Cześć,
Minął już ponad miesiąc od mojego postanowienia. Ostatnio zrobiłam sobie kilkudniową przerwę od ćwiczeń, rozchorowałam się i musiałam zwolnić tempo.
Wczoraj byłam na spacerku z synkiem w parku. Lubię tam chodzić, bo to odrobina ciszy i relaksu. Park znajduje się tuż przy blokach, ale mimo to ma swój urok i świetny plac zabaw i miejsce do ćwiczeń.;-)

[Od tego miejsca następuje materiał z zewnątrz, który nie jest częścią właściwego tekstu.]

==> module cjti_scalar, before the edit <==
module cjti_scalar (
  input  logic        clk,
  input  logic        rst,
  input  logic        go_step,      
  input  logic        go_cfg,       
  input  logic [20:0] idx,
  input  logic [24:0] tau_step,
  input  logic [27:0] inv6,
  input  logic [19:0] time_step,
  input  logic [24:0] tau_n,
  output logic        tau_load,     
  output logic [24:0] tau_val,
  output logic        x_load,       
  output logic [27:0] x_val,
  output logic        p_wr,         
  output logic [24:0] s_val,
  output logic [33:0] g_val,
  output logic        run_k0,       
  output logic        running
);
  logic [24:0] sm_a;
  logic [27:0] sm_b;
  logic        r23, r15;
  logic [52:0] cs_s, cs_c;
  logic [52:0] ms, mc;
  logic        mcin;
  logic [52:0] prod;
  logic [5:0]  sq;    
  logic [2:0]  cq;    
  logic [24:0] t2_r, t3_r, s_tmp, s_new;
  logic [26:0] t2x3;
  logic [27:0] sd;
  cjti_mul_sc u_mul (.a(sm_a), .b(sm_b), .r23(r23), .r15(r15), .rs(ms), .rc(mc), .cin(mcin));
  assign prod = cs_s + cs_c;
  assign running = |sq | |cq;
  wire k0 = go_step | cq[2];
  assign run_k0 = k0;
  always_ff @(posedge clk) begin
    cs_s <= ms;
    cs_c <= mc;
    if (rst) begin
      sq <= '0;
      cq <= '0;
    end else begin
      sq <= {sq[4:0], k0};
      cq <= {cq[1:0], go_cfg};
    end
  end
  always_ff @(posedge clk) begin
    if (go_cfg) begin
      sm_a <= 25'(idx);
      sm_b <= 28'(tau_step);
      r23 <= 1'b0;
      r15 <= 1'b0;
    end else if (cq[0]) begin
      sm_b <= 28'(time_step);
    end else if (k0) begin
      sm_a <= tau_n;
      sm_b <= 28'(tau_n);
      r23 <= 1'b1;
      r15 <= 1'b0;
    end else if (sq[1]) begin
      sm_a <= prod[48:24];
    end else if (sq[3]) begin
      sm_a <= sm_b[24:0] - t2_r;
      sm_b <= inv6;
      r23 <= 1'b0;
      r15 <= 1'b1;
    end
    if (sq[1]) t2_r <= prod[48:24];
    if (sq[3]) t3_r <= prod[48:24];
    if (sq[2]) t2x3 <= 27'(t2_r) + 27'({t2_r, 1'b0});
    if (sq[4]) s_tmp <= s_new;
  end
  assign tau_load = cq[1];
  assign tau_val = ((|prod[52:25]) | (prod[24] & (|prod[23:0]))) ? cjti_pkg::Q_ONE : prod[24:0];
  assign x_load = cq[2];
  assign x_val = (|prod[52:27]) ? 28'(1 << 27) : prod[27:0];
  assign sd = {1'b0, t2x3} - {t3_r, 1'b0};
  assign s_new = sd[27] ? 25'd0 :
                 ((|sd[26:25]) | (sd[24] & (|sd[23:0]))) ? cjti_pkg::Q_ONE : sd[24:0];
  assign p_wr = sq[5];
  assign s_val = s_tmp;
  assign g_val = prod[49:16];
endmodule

W drodze powrotnej miałam nieprzyjemną przygodę. Wracając do domu z synkiem tuż przy torach kolejowych doleciał mi do nogi pies, który chciał mnie ugryźć. To było na dość często uczęszczanej drodze,więc nie spodziewałam się takiego ataku znienacka. Chwilę wcześniej przejeżdżało sporo aut, a tu nagle cisza tylko biegnący na mnie wściekły pies. Stanęłam jak wryta. Doskakiwał mi do nogi jakby był opętany. Jedyne co mi przyszło wtedy do głowy i co mogłam wybełkotać to słowa " odejdź, odejdź" ale on nie zamierzał. Moje dziecko niczego nie świadome spało w wózku. Pod ręką do obrony miałam jedynie koc , wiem wydaje się to głupie, jak niby mogę obronić się kocem, ale to był jeden przedmiot, który mogłam pochwycić w kilka sekund i wymachiwać nim w stronę agresywnego psa. Myślałam wtedy, że tym jego uwagę odciągnę od mojej nogi i wózka i że pochwyci do ugryzienia najpierw koc. Żałowałam, że nie wzięłam ze sobą gazu, który noszę w razie potrzeby zawsze ze sobą. Emocje sięgały zenitu, znikąd pomocy, wiedziałam że mogę liczyć jedynie na siebie i na cud. Momentalnie w jednej sekundzie chyba ten pies coś zobaczył i uciekł w stronę lasu zostawiając mnie przerażoną z kocem w ręku. i wtedy nagle samochody zaczęły jechać, no normalnie jakby nie mogły kilka sekund wcześniej. Ja stałam jak wryta i nie mogłam dojść do siebie. Ktoś nieodpowiedzialny wypuścił sobie samego wielkiego pieska na spacerek, a ja otarłam się o zawał serca i sporą dawkę adrenaliny. Moim zdaniem psy nie powinny być wypuszczane same. Rozumiem psy, które nie są agresywne tylko takie spokojne, nieraz trafiłam na takiego i nic mi nie robił. A ten był wściekły i bardzo agresywny. Gdyby czegoś nie zauważył to mógłby mnie ugryźć i dorwać się do wózka.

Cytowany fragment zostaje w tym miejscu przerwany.